Where do foreign countries and companies and oligarchs get all these dollars to buy US goods? By and large, we gave them to them, in the form of $600 billion a year or so trade deficits that go back to the Reagan era that kicked off modern neoliberalism.

When we buy more from, for example, China or Israel or Saudi Arabia, than they sell to us, we end up with a surplus of their consumer goods (which eventually end up in our landfills) or oil, while they end up with a surplus of US dollars (which they use to buy our companies, real estate, and increasingly since it was legalized by the Supreme Court in Citizens United, our politicians).

This was not how the Founders intended it.

The Republicans rejected traditional American trade policies in the 1980s under Reagan, and then most Democrats rejected them with the rise of the DLC and Bill Clinton in 1992, and in both cases they turned their backs on over 200 years of American policy that turned us into the industrial powerhouse of the world.

The rise of American industry was no accident, as I noted in my book Rebooting The American Dream.

To start at the beginning:

On April 14, 1789, George Washington was out walking through the fields at Mount Vernon, his home in Virginia, when Charles Thomson, the Secretary of the Continental Congress, showed up on horseback.
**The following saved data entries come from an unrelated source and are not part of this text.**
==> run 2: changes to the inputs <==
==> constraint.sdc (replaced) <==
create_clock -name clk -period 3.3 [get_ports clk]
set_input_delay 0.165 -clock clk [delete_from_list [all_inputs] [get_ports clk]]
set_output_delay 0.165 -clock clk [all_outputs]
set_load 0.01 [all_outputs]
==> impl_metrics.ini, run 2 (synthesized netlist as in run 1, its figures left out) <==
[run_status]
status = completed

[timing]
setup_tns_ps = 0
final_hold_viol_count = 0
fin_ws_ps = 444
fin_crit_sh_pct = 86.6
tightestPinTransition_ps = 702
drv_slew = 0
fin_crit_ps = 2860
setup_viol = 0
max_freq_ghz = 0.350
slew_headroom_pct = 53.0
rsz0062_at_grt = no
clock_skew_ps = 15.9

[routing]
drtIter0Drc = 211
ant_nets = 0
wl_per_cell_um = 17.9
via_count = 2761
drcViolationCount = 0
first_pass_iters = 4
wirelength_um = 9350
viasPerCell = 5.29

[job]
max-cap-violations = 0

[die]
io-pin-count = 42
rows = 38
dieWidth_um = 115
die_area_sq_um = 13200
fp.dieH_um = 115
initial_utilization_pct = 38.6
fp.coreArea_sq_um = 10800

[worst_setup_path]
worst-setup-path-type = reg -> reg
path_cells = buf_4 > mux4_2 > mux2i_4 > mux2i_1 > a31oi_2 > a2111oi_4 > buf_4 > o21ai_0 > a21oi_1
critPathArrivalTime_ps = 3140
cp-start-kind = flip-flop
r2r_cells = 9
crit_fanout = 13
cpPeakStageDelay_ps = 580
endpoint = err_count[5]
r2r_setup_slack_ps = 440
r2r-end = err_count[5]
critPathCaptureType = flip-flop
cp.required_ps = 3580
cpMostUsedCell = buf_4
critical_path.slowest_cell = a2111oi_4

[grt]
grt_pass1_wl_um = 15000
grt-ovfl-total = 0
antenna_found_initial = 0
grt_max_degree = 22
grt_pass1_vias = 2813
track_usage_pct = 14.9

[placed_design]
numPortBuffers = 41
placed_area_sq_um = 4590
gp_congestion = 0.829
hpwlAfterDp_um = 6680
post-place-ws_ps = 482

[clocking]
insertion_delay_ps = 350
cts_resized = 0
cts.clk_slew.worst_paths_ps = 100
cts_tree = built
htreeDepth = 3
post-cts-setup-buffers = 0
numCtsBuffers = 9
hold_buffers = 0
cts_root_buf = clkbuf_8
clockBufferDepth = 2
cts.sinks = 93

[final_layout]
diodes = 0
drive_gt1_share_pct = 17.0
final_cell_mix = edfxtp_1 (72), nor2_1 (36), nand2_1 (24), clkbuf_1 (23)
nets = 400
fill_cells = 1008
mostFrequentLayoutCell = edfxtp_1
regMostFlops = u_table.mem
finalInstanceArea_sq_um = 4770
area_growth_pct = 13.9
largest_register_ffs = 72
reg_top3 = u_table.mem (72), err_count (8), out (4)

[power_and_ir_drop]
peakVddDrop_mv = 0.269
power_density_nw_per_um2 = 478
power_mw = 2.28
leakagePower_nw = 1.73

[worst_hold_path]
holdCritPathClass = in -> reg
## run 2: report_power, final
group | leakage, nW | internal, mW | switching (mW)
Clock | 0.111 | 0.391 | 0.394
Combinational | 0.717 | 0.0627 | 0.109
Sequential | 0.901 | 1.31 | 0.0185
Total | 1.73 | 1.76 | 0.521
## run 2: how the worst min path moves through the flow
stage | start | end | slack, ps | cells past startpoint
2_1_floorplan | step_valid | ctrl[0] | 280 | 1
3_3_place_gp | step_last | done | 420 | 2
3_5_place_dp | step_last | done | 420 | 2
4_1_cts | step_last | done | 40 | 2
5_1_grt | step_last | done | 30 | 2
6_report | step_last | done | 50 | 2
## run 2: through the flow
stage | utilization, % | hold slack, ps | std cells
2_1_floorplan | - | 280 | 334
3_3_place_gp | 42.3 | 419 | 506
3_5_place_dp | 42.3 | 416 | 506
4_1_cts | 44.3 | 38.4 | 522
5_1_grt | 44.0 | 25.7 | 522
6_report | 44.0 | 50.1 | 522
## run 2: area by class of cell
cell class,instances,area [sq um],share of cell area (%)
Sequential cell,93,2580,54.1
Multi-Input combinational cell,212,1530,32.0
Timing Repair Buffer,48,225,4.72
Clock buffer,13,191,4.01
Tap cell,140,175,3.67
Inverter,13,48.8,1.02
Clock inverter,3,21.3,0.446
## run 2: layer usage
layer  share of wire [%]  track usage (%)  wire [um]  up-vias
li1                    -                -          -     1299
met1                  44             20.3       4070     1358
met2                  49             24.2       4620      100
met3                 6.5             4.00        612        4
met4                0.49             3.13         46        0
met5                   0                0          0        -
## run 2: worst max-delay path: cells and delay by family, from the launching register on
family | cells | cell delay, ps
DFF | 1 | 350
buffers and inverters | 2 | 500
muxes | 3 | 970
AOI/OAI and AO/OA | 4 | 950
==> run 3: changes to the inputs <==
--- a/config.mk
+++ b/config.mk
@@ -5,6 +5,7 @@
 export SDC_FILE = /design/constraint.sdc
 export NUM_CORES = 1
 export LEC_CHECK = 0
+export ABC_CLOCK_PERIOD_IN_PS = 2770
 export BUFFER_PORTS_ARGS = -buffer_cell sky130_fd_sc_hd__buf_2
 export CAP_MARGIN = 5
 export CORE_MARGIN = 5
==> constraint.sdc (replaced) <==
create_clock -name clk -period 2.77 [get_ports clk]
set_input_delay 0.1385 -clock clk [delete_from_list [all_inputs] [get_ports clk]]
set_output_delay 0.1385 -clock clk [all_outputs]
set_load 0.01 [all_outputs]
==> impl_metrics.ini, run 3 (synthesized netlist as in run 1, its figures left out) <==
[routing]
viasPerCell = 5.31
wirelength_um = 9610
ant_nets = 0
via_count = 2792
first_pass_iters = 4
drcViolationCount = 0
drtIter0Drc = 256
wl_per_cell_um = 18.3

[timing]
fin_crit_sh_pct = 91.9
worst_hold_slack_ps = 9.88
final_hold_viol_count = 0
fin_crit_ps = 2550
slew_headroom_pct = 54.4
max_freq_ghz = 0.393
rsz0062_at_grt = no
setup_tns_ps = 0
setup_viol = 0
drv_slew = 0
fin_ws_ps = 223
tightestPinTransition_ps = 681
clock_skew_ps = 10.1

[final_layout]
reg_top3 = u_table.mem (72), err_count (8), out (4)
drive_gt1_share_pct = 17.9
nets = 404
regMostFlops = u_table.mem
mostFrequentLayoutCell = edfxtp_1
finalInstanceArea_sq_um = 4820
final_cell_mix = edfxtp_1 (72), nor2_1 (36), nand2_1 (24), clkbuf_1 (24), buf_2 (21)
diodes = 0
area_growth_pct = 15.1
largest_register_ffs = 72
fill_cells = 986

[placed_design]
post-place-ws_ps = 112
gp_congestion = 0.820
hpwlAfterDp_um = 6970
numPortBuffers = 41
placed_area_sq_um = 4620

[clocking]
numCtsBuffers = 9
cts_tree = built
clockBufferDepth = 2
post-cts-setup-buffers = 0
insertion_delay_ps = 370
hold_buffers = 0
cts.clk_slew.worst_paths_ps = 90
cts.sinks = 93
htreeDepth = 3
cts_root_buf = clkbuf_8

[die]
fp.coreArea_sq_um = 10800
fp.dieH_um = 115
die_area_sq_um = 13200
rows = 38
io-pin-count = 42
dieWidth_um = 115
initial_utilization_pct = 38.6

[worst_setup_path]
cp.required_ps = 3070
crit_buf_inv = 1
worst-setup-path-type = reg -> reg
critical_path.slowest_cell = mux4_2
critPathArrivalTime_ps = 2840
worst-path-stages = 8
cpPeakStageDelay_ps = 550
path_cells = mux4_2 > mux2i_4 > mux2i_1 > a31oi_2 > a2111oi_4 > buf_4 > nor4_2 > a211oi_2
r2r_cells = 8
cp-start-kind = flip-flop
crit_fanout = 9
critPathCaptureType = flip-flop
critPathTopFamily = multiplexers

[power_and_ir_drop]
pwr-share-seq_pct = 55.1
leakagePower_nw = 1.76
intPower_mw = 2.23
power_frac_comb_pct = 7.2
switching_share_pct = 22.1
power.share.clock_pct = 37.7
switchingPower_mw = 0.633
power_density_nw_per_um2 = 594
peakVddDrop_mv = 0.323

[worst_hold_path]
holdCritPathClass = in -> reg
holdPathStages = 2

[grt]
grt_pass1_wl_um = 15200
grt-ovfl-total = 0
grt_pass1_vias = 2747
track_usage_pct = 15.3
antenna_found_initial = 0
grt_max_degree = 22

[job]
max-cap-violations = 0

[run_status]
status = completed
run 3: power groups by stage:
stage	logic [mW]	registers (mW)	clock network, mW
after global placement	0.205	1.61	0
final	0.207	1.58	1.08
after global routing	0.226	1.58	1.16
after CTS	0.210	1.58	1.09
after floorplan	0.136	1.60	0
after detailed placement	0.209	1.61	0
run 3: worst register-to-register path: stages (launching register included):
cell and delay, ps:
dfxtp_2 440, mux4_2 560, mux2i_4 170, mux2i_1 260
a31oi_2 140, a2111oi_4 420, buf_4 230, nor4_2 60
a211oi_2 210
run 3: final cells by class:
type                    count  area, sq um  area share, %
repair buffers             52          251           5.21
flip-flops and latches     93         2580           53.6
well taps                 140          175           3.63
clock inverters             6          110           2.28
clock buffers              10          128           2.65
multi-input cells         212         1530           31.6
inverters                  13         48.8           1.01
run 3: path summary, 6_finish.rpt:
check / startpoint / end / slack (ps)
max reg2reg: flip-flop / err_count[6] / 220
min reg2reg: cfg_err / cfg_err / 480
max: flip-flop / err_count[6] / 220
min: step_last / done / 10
<file path="src/rtl/exu_oitf.sv">
// Outstanding Instruction Track FIFO: in-order tracker of long-pipe destinations.
// Feeds RAW/WAW hazard flags to dispatch and retires in allocation order.
module exu_oitf #(
   parameter int unsigned OITF_DEPTH  = 4,
   parameter int unsigned PTR_W       = $clog2(OITF_DEPTH),
   parameter int unsigned RFIDX_WIDTH = 5,
   parameter int unsigned PC_SIZE     = 32
) (
   input  logic                   clk,
   input  logic                   rst,
   input  logic                   flush,
   input  logic                   dis_ena,
   output logic                   dis_ready,
   input  logic                   dis_rdwen,
   input  logic [RFIDX_WIDTH-1:0] dis_rdidx,
   input  logic [PC_SIZE-1:0]     dis_pc,
   output logic [PTR_W-1:0]       dis_ptr,
   input  logic                   ret_ena,
   output logic [PTR_W-1:0]       ret_ptr,
   output logic                   ret_rdwen,
   output logic [RFIDX_WIDTH-1:0] ret_rdidx,
   output logic [PC_SIZE-1:0]     ret_pc,
   output logic                   oitf_empty,
   input  logic                   disp_i_rs1en,
   input  logic                   disp_i_rs2en,
   input  logic                   disp_i_rdwen,
   input  logic [RFIDX_WIDTH-1:0] disp_i_rs1idx,
   input  logic [RFIDX_WIDTH-1:0] disp_i_rs2idx,
   input  logic [RFIDX_WIDTH-1:0] disp_i_rdidx,
   output logic                   oitfrd_match_disprs1,
   output logic                   oitfrd_match_disprs2,
   output logic                   oitfrd_match_disprd
);

   localparam logic [PTR_W-1:0] LastIdx = PTR_W'(OITF_DEPTH - 1);

   logic [PTR_W-1:0]       alc_ptr_q, alc_ptr_d, ret_ptr_q, ret_ptr_d;
   logic                   alc_wrap_q, alc_wrap_d, ret_wrap_q, ret_wrap_d;
   logic [OITF_DEPTH-1:0]  vld_q, vld_d;
   logic [OITF_DEPTH-1:0]  rdwen_q;
   logic [RFIDX_WIDTH-1:0] rdidx_q [OITF_DEPTH];
   logic [PC_SIZE-1:0]     pc_q    [OITF_DEPTH];

   logic full, empty, alc_fire, ret_fire;

   // Occupancy from pointer/wrap-bit comparison; depends on registered state only
   always_comb begin
      empty    = (alc_ptr_q == ret_ptr_q) && (alc_wrap_q == ret_wrap_q);
      full     = (alc_ptr_q == ret_ptr_q) && (alc_wrap_q != ret_wrap_q);
      alc_fire = dis_ena && !full;
      ret_fire = ret_ena && !empty;
   end

   // Next-state for pointers and valid bits; flush overrides both handshakes
   always_comb begin
      alc_ptr_d  = alc_ptr_q;
      alc_wrap_d = alc_wrap_q;
      ret_ptr_d  = ret_ptr_q;
      ret_wrap_d = ret_wrap_q;
      vld_d      = vld_q;
      if (flush) begin
         alc_ptr_d  = '0;
         alc_wrap_d = 1'b0;
         ret_ptr_d  = '0;
         ret_wrap_d = 1'b0;
         vld_d      = '0;
      end else begin
         // Allocate and retire never hit the same slot: that needs full or empty
         if (ret_fire) begin
            vld_d[ret_ptr_q] = 1'b0;
            if (ret_ptr_q == LastIdx) begin
               ret_ptr_d  = '0;
               ret_wrap_d = ~ret_wrap_q;
            end else begin
               ret_ptr_d = ret_ptr_q + 1'b1;
            end
         end
         if (alc_fire) begin
            vld_d[alc_ptr_q] = 1'b1;
            if (alc_ptr_q == LastIdx) begin
               alc_ptr_d  = '0;
               alc_wrap_d = ~alc_wrap_q;
            end else begin
               alc_ptr_d = alc_ptr_q + 1'b1;
            end
         end
      end
   end

   // Pointer, wrap and valid state
   always_ff @(posedge clk or posedge rst) begin
      if (rst) begin
         alc_ptr_q  <= '0;
         alc_wrap_q <= 1'b0;
         ret_ptr_q  <= '0;
         ret_wrap_q <= 1'b0;
         vld_q      <= '0;
      end else begin
         alc_ptr_q  <= alc_ptr_d;
         alc_wrap_q <= alc_wrap_d;
         ret_ptr_q  <= ret_ptr_d;
         ret_wrap_q <= ret_wrap_d;
         vld_q      <= vld_d;
      end
   end

   // Entry payload; flush leaves it untouched since valid bits gate its use
   always_ff @(posedge clk or posedge rst) begin
      if (rst) begin
         rdwen_q <= '0;
         for (int i = 0; i < OITF_DEPTH; i++) begin
            rdidx_q[i] <= '0;
            pc_q[i]    <= '0;
         end
      end else if (alc_fire && !flush) begin
         rdwen_q[alc_ptr_q] <= dis_rdwen;
         rdidx_q[alc_ptr_q] <= dis_rdidx;
         pc_q[alc_ptr_q]    <= dis_pc;
      end
   end

   // Hazard search across all valid, rd-writing entries
   always_comb begin
      logic hit1, hit2, hitd;
      hit1 = 1'b0;
      hit2 = 1'b0;
      hitd = 1'b0;
      for (int i = 0; i < OITF_DEPTH; i++) begin
         if (vld_q[i] && rdwen_q[i]) begin
            if (rdidx_q[i] == disp_i_rs1idx) hit1 = 1'b1;
            if (rdidx_q[i] == disp_i_rs2idx) hit2 = 1'b1;
            if (rdidx_q[i] == disp_i_rdidx)  hitd = 1'b1;
         end
      end
      // x0 is never a real dependency
      oitfrd_match_disprs1 = hit1 && disp_i_rs1en && (disp_i_rs1idx != '0);
      oitfrd_match_disprs2 = hit2 && disp_i_rs2en && (disp_i_rs2idx != '0);
      oitfrd_match_disprd  = hitd && disp_i_rdwen && (disp_i_rdidx != '0);
   end

   // Head-of-queue view and status outputs
   always_comb begin
      dis_ready  = !full;
      dis_ptr    = alc_ptr_q;
      ret_ptr    = ret_ptr_q;
      ret_rdwen  = rdwen_q[ret_ptr_q];
      ret_rdidx  = rdidx_q[ret_ptr_q];
      ret_pc     = pc_q[ret_ptr_q];
      oitf_empty = empty;
   end

endmodule

</file>
<file path="config.mk">
export PLATFORM = sky130hd
export DESIGN_NAME = exu_oitf
export DESIGN_NICKNAME = d
export VERILOG_FILES = /design/src/rtl/exu_oitf.sv
export SDC_FILE = /design/constraint.sdc
export NUM_CORES = 1
export LEC_CHECK = 0
export BUFFER_PORTS_ARGS = -buffer_cell sky130_fd_sc_hd__buf_2
export CAP_MARGIN = 20
export CORE_MARGIN = 3
export CORE_UTILIZATION = 26
export CTS_CLUSTER_SIZE = 12
export DETAILED_ROUTE_END_ITERATION = 8
export HOLD_SLACK_MARGIN = 0.1
export SLEW_MARGIN = 15
export SYNTH_ARGS = -nofsm -noshare
export SYNTH_HDL_FRONTEND = slang
export SYNTH_SLANG_ARGS = --single-unit
</file>
<file path="constraint.sdc">
create_clock -name clk -period 6.85 [get_ports clk]
set_input_delay 1.37 -clock clk [delete_from_list [all_inputs] [get_ports clk]]
set_output_delay 1.37 -clock clk [all_outputs]
set_load 0.01 [all_outputs]
</file>
==> results.json, run 1 <==
{
  "cp_num_buf_inv": 2,
  "rsz0062_at_grt": "no",
  "drv_slew": 0,
  "postSynthCellCount": 542,
  "wl_per_cell_um": 18.1,
  "cp.arrival_ns": 2.55,
  "syn_to_final_growth_pct": 17.9,
  "layout_commonest_cell": "dfrtp_1",
  "min_path_type": "flip-flop to flip-flop",
  "fin_nets": 702,
  "core_um2": 30000,
  "yosysWarnings": 0,
  "timing_worst_setup_path_type": "input port to primary output",
  "synth_seq_cells": 162,
  "mostFrequentLayoutCells": "dfrtp_1, mux2_2, buf_2, xor2_1, mux4_2",
  "p_per_area_nw_per_um2": 317,
  "htree_levels": 4,
  "grt-ovfl-total": 0,
  "yosysTopAreaCell": "dfrtp_1",
  "postCtsSetupBuffers": 0,
  "crit_chain": "buf_2 > xor2_1 > nor4_1 > nand4_1 > nand4_1 > o311a_1 > buf_2",
  "viasPerCell": 4.72,
  "grtUsageMet3": 0.0326,
  "grt_pass1_wl_um": 30800,
  "cts_buffers": 17,
  "numPortBuffers": 107,
  "drtIter0Drc": 229,
  "synth_seq_area_share": 0.508,
  "crit_slowest_cell": "nor4_1",
  "fin_crit_sh": 0.572,
  "synth_area_leaders": "dfrtp_1, mux2_2, mux4_2",
  "clockBufferDepth": 2,
  "max-slew-margin-rel": 0.364,
  "synth_fp_nets": 611,
  "drtPass1Iterations": 4,
  "start_kind": "input port",
  "rows": 63,
  "clk_latency_ns": 0.43,
  "cts-root-buf": "clkbuf_16",
  "use_met1": 0.153,
  "vdd_drop_max_mv": 0.130,
  "ant_nets": 0,
  "fin_setup_tns_ns": 0,
  "die_h_um": 181,
  "track_usage": 0.120,
  "avgSynthCellArea_um2": 14.7,
  "dpl.hpwl_um": 12000,
  "cpLargestDelayFamily": "simple AND/OR/NAND/NOR gates",
  "drc": 0,
  "cap_viol_max_count": 0,
  "outcome": "completed",
  "clock-sinks": 162,
  "grt_pass1_vias": 5329,
  "antenna_found_initial": 0,
  "power_w": 0.00298,
  "layout_min_cycle_time_ns": 3.92,
  "path_clk_slew_ns": 0.06,
  "cp.required_ns": 5.48,
  "drive_gt1_frac": 0.475,
  "synth_top_area_frac": 0.508,
  "finalSetupViolations": 0,
  "gp_congestion": 0.902,
  "num_vias": 4890,
  "cts_resized": 0,
  "boundaryPins": 108,
  "routed_wl_um": 18800,
  "end_kind": "primary output",
  "cp_max_fo": 5,
  "die_x_um": 181,
  "skew_ns": 0.0118,
  "ys_types": 28,
  "power.leakage_nw": 4.21,
  "hold_buffers": 0,
  "busiest_layer": "met2",
  "slowest_delay_ns": 0.35,
  "tightest_slew_ns": 0.954,
  "max_freq_mhz": 255,
  "grt_max_degree": 97,
  "start_util": 0.266,
  "die-area_um2": 32800,
  "cts_tree": "yes",
  "syn_area_um2": 7980,
  "finalHoldViolCount": 0,
  "grtUsageMet2": 0.196
}
-- Yosys cell counts --
library cell    n
buf_4           8
nand2_1        11
nor4_1         12
o311a_1         3
clkbuf_2        1
nand3b_2        1
clkbuf_1       10
ha_1            8
xnor2_1        15
xor2_1         50
dfrtp_1       162
mux2_2        116
and3b_4         1
nand4_1        15
inv_1           6
buf_1          10
mux4_2         38
nor2_1          7
buf_2           4
or3_1           4
mux2_1         36
nand2_2         4
nand3_1         2
nand3b_1        4
a31oi_1         1
a21oi_1         4
and3_1          1
buf_6           8
-- flip-flops by register name, indices dropped and copies added, names as in the netlist --
register / cells
pc_q: 128
ret_wrap_q: 1
vld_q: 4
rdidx_q: 20
dis_ptr: 2
ret_ptr: 2
rdwen_q: 4
alc_wrap_q: 1
-- layer usage --
layer | vias up | share of wire
met5 | - | 0
met4 | 0 | 0.018
met3 | 24 | 0.055
met2 | 133 | 0.49
met1 | 2576 | 0.44
li1 | 2157 | -
-- report_power, final --
group	internal, W	total, W	switching (W)
Clock	0.000553	0.000958	0.000405
Combinational	0.000395	0.000652	0.000257
Sequential	0.00118	0.00137	0.000193
Total	0.00213	0.00298	0.000855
Thomson had a letter for Washington from the president pro-tempore of the new, constitutionally created United States Senate, telling Washington he'd just been elected President and the inauguration was set for April 30 in the nation's capital, New York City.

It created two problems for Washington.

The first was saying goodbye to his 82-year-old mother, which the 57-year-old Washington did that night. She gave him her blessing, and told him it was the last time he'd see her alive as she was gravely ill, and indeed, she died before he returned from New York.

The second was finding a suit of clothes made in America. For that, he sent a courier to his old friend and fellow general from the American Revolutionary War, Henry Knox.

Washington couldn't find a suit made in America because in the years prior to the American Revolution, the British East India Company (whose tea was thrown into Boston Harbor by outraged colonists after the Tea Act of 1773 gave the world's largest transnational corporation a giant tax break) controlled the manufacture and transportation of a whole range of goods, including fine clothing. Cotton and wool could be grown and sheared in the colonies, but had to be sent to England to be turned into clothing.

This was a routine policy for England, and is why until India achieved its independence in 1947, Mahatma Gandhi (who was assassinated a year later) sat with his spinning wheel for his lectures and spun daily in his own home. It was, like his Salt March, a protest against the colonial practices of England and an entreaty to his fellow Indians to make their own clothes to gain independence from British companies and institutions.

Fortunately for George Washington, an American clothing company had been established on April 28, 1783, in Hartford, Connecticut by a man named Daniel Hinsdale, and they produced high-quality woolen and cotton clothing, and also made things from imported silk. It was to Hinsdale's company that Knox turned, and helped Washington get -- in time for his inauguration two weeks later -- a nice, but not excessively elegant, brown, American-made suit. (He wore British black later for the celebrations and the most famous painting.)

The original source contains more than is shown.